The first time I noticed performative activism was with the black square takeover on Instagram. For one Tuesday, my feed was filled with black squares. People who hadn’t said anything about the recent murders of George Floyd and Breonna Taylor were posting black squares with captions like “#BLM”, “#blacklivesmatter” and some with just emojis. Is this really considered activism?

Performative activism had been going on long before then, but that was the event that made me realize what it was and how odd it is. The way we use Instagram has turned it into a platform where if you don’t say anything, you seem as if you don’t support it or don’t care about it. This forces users to post infographics and the same post every other user is posting while actually doing nothing. 
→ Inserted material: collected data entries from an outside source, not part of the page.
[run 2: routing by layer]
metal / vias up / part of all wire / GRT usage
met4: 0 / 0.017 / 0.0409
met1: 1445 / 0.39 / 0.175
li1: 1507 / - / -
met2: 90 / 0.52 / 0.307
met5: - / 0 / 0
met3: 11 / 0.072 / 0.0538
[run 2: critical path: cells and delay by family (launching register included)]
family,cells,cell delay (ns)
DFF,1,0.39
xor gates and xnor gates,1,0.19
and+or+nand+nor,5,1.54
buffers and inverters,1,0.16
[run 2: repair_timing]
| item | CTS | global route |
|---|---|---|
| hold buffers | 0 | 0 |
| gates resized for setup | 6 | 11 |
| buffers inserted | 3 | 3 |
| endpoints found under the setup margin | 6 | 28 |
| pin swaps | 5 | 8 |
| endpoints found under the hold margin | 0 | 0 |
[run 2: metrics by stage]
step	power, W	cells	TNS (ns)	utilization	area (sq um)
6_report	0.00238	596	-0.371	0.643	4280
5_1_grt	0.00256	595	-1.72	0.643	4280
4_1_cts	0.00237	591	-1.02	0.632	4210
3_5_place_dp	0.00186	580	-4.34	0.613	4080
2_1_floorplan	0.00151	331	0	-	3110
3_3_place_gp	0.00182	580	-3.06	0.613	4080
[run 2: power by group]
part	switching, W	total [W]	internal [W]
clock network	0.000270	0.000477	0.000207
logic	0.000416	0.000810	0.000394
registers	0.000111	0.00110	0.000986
If we create a society where reposting pictures on our stories, an act that takes less than 10 seconds, is considered activism —  ­ how will we ever get anything done? It is dangerous to trick ourselves into thinking that what we repost on social media will have a profound impact. Sure, it shows your followers what side of the issue you are on, but nothing else comes from that. If we convince ourselves that posting something about abolishing the police will actually abolish the police, nothing will ever get done. 

I want to be clear that I repost infographics and other posts on my story as well, but I don’t consider it to be activism. Attending marches, donating money and participating in mutual aid projects is how I truly show my support; the social media posts are for educational purposes. Not everyone who reposts is a performative activist, but solely reposting is performative activism. 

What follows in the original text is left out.